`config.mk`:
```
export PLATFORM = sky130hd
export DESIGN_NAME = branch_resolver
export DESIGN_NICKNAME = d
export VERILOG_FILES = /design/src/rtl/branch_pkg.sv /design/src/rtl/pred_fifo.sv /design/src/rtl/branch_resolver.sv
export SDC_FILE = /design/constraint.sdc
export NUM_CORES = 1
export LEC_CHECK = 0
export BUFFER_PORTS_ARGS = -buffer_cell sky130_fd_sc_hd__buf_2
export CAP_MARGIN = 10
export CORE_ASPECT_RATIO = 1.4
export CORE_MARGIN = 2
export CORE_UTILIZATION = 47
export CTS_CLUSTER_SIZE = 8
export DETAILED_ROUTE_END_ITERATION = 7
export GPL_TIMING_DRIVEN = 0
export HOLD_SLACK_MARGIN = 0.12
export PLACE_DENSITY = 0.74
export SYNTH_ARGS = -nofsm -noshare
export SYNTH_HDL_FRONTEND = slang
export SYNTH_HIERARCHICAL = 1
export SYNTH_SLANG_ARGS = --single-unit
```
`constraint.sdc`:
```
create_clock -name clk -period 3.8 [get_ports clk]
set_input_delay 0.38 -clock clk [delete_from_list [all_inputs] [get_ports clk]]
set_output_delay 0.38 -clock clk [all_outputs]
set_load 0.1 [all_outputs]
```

######

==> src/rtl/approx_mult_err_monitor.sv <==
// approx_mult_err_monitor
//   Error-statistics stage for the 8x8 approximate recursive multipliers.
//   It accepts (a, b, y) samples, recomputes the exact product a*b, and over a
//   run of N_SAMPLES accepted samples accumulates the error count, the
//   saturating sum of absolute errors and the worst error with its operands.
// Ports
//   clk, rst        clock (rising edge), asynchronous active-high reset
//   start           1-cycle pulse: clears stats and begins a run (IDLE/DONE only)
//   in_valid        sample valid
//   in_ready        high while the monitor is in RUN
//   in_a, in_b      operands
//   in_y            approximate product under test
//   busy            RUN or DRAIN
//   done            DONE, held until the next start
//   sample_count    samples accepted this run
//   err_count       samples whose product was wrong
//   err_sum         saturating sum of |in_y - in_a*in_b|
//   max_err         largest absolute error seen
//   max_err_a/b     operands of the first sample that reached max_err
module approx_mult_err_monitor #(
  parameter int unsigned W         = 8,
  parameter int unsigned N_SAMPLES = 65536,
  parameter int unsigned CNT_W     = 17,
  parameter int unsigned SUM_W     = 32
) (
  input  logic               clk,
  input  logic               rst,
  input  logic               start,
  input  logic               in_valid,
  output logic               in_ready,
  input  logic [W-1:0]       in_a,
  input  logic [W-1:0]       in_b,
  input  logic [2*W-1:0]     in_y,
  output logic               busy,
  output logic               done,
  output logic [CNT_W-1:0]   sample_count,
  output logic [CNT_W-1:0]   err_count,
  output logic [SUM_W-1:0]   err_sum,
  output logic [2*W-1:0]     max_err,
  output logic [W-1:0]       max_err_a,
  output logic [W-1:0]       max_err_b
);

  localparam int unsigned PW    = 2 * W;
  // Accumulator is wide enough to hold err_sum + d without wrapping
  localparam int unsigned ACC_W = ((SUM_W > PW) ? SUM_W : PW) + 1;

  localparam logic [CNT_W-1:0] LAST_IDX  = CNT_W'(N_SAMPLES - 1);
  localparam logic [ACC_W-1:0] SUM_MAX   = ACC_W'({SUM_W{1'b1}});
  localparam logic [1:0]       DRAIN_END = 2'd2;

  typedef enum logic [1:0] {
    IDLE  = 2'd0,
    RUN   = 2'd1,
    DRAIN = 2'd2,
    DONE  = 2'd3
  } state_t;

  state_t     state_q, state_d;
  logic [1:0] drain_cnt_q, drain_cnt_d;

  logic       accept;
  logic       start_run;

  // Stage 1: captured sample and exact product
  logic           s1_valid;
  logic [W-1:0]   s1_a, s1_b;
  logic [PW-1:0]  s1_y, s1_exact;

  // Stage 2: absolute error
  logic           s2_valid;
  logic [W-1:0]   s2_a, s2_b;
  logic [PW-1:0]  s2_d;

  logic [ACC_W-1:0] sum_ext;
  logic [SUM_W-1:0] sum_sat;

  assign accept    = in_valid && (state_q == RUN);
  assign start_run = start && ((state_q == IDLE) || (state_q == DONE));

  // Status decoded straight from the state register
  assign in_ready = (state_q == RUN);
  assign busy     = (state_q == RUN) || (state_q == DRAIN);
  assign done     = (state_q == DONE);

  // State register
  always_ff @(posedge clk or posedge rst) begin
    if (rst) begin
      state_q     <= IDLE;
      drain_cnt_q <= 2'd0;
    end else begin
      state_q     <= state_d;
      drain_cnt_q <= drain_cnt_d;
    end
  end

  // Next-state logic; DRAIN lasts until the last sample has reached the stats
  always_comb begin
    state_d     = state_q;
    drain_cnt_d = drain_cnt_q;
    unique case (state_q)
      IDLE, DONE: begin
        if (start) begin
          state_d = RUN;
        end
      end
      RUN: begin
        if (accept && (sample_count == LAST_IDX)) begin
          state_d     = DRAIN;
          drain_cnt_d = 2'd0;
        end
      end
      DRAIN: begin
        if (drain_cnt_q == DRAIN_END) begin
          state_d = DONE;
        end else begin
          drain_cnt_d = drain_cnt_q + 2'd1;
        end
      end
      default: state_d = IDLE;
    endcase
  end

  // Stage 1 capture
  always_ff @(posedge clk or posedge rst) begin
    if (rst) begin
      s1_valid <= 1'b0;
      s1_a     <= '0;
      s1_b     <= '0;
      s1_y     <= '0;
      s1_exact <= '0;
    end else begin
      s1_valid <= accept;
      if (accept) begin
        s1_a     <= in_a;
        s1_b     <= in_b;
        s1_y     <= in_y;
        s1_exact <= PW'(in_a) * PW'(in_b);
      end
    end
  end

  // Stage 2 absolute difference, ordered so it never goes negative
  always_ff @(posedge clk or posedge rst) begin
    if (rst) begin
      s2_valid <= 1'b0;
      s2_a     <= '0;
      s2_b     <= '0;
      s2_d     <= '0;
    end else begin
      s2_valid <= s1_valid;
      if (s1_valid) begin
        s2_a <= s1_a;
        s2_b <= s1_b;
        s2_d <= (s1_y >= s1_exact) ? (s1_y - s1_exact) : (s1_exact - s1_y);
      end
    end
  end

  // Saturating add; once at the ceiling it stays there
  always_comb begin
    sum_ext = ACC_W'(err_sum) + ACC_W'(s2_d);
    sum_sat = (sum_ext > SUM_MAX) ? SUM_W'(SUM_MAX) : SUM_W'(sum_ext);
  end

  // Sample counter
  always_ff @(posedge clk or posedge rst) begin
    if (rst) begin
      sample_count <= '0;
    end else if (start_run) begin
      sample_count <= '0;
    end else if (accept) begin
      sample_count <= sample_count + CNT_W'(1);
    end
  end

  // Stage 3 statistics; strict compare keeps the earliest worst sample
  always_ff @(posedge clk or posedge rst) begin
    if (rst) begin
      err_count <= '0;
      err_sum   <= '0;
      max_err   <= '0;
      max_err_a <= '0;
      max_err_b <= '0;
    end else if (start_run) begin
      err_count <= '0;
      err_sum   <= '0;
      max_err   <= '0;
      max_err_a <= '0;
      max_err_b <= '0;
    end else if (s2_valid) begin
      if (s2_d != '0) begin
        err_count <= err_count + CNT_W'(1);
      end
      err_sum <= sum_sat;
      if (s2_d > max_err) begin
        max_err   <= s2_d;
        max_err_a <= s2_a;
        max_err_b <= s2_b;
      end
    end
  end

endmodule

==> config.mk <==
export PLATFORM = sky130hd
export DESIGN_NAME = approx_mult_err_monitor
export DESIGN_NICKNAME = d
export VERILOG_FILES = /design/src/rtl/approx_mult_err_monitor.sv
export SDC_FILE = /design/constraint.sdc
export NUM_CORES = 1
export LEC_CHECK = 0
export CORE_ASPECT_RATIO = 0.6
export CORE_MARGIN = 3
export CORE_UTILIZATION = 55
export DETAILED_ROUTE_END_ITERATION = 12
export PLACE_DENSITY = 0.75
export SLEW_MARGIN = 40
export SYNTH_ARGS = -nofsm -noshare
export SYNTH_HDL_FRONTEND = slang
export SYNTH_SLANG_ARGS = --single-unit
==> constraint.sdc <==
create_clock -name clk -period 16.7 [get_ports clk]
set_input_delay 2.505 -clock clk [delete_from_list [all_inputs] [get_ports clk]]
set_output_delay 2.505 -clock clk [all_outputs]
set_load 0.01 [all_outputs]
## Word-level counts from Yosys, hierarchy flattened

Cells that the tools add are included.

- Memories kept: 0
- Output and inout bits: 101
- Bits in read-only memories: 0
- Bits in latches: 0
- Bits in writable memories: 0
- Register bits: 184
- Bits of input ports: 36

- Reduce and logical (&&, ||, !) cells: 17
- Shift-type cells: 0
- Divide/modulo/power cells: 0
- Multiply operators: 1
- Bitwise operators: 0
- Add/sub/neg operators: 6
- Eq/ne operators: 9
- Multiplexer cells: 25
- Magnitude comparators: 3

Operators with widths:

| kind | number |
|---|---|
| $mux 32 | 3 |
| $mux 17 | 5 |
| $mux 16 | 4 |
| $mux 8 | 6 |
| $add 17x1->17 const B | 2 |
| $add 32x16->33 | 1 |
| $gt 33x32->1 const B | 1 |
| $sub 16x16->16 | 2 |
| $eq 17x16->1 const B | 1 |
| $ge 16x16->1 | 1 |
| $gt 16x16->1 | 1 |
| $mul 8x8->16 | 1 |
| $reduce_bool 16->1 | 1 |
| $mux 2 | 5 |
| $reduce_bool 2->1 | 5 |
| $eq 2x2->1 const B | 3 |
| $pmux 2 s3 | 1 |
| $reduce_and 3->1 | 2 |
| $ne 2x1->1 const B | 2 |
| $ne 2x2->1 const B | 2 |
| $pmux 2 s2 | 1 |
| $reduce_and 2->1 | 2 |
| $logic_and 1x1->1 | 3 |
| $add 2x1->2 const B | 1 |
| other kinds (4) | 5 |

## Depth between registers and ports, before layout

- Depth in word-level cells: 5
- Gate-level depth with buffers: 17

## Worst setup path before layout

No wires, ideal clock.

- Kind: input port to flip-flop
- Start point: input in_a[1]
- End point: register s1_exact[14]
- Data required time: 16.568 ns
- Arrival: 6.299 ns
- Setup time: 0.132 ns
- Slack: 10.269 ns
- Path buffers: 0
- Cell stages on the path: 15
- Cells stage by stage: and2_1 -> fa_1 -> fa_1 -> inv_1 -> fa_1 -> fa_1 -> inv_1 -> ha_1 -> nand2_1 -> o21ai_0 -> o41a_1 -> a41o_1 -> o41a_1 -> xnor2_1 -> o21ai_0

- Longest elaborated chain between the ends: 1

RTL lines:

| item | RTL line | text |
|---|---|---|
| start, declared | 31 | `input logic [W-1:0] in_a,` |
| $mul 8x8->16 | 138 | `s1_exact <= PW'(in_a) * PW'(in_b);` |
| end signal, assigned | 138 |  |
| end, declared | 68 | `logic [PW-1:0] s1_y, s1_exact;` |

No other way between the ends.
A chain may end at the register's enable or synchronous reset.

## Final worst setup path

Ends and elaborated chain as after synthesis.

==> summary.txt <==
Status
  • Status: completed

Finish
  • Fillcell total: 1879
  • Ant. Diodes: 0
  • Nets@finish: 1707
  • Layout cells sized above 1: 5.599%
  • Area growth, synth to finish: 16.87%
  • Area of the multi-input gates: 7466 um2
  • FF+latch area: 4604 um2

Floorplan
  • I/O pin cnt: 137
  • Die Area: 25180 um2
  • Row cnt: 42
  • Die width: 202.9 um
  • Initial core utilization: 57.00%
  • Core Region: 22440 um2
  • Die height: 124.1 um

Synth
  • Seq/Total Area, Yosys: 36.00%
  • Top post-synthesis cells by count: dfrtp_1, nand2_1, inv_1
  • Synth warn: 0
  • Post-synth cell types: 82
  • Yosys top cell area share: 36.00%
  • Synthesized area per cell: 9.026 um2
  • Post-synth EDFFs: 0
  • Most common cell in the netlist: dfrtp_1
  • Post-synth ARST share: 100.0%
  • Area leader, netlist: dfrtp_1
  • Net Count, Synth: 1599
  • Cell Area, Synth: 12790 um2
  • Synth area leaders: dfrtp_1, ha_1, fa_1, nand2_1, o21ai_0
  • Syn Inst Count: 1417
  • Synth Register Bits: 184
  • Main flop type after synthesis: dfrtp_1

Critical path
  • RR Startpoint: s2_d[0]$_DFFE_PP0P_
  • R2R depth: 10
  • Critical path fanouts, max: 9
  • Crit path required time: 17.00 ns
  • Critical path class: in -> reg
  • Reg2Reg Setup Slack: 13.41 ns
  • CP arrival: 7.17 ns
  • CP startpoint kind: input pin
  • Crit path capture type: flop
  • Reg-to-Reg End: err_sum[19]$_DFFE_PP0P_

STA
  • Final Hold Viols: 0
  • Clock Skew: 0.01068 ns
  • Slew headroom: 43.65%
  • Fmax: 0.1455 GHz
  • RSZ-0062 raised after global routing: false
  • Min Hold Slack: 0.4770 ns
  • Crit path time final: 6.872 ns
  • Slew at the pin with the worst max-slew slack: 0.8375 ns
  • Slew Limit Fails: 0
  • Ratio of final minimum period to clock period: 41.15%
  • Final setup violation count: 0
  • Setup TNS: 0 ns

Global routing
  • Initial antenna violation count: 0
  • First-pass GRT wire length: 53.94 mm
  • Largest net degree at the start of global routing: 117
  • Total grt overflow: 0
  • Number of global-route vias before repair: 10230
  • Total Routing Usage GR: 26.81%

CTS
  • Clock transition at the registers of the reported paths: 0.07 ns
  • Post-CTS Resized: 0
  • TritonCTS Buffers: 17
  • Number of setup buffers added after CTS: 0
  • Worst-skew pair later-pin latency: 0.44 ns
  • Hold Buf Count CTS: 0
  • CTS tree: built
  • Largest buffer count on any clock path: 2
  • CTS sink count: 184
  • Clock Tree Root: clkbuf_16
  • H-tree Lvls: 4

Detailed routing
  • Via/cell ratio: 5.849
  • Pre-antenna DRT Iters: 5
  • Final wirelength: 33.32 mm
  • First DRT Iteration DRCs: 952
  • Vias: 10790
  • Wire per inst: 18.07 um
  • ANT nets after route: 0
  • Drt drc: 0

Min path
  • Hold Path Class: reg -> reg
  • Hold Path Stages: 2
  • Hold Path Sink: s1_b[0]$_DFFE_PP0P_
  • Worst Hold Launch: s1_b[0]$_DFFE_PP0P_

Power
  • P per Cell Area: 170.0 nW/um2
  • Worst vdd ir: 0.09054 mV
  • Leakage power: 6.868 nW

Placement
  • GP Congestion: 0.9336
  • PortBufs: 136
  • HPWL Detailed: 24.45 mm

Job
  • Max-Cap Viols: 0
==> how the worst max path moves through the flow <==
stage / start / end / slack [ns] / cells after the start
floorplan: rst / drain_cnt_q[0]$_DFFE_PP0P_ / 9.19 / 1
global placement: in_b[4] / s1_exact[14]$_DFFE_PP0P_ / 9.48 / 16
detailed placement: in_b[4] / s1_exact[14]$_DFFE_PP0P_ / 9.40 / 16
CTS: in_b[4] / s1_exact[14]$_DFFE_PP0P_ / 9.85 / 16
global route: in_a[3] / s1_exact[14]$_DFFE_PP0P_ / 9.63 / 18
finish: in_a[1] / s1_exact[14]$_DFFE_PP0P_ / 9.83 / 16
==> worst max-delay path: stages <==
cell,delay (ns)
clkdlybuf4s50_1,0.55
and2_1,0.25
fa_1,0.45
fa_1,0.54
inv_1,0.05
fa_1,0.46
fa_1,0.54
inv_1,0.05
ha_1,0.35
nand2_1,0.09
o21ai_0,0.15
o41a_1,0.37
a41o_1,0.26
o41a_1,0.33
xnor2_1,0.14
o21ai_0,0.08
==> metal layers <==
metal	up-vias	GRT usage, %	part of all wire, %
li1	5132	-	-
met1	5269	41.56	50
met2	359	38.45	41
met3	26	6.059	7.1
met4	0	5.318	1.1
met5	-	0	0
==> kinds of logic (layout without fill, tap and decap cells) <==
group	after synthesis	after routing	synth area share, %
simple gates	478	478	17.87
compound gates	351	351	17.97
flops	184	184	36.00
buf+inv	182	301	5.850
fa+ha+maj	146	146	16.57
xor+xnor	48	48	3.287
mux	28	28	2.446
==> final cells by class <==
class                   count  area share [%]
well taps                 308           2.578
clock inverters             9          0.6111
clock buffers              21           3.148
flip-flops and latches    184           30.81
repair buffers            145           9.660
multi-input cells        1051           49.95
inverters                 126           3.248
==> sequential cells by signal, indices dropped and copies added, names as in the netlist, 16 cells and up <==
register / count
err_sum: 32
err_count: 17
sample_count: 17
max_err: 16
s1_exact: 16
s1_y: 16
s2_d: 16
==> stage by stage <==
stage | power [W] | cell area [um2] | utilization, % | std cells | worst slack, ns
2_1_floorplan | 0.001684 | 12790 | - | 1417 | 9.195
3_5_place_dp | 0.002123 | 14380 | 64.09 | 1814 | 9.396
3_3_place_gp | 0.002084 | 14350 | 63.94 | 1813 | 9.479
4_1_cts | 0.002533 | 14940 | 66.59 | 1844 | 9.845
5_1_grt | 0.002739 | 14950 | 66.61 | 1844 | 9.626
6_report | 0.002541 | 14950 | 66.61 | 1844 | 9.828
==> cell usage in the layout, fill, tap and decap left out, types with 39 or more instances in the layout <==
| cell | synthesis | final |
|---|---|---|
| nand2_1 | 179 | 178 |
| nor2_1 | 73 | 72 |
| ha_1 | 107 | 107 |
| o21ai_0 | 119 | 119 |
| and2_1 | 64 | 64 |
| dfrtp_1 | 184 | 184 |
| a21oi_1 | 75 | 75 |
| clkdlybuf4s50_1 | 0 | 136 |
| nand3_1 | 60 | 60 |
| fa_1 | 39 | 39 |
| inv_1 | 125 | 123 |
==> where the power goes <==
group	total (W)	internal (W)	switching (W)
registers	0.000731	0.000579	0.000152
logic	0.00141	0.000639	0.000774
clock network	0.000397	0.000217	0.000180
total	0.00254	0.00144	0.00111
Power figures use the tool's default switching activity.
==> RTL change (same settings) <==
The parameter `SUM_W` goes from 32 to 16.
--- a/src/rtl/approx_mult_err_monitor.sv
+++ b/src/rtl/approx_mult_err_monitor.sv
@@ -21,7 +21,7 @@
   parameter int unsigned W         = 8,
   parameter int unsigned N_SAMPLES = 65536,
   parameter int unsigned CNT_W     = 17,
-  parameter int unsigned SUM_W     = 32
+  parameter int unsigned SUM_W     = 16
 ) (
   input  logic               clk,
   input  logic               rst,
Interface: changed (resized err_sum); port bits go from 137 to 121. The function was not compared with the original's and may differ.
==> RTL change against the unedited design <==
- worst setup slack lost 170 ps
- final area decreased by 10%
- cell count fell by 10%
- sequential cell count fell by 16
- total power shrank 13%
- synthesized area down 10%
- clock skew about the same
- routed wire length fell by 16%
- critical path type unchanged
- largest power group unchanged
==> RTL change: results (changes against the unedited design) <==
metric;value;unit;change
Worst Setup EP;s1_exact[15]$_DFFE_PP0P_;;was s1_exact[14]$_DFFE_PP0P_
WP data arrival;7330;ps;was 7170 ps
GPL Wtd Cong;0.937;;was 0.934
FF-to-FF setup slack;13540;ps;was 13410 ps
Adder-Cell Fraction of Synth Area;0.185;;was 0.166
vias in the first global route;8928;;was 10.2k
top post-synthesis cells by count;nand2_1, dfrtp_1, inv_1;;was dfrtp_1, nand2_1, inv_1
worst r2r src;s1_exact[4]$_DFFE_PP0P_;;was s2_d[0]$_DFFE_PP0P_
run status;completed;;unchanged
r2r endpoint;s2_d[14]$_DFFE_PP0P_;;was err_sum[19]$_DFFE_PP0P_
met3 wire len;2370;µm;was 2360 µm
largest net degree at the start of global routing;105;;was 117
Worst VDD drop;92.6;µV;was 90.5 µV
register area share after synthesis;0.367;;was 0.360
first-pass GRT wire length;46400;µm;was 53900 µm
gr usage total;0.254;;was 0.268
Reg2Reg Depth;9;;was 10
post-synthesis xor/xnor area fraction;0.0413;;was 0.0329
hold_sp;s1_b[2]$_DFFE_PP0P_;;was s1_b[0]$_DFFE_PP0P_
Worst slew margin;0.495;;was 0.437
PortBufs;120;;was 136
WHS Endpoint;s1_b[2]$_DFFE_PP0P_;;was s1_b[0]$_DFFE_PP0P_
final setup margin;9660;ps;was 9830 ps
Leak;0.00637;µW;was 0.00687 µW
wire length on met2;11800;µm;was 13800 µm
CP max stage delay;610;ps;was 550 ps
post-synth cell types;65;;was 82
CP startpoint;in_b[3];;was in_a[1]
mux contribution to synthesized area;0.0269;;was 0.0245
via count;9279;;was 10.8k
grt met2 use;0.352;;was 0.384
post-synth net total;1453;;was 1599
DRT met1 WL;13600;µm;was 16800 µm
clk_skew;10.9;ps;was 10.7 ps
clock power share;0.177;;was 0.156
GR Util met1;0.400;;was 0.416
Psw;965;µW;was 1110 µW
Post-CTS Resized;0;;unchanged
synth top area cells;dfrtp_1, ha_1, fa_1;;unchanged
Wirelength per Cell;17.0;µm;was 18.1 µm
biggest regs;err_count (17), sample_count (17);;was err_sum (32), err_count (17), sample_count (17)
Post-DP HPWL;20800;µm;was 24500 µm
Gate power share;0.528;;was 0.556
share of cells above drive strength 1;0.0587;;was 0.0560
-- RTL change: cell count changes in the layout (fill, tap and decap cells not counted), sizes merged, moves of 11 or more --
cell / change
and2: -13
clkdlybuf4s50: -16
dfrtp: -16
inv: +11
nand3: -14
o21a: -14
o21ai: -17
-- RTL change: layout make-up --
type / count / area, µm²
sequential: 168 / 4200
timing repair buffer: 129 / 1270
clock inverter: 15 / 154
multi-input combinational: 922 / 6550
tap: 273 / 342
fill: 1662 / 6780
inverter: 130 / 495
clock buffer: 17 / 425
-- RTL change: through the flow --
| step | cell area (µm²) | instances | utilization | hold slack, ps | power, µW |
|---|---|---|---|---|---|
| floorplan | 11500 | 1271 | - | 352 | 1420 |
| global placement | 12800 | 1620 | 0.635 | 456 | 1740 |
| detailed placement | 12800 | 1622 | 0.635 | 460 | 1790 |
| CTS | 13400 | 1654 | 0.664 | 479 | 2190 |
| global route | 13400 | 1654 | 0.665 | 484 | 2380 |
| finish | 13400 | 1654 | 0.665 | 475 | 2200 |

######

For each line above that holds the string "unchanged", provide a copy of that line.

RESULT OF THE TASK:
- critical path type unchanged
- largest power group unchanged
run status;completed;;unchanged
Post-CTS Resized;0;;unchanged
synth top area cells;dfrtp_1, ha_1, fa_1;;unchanged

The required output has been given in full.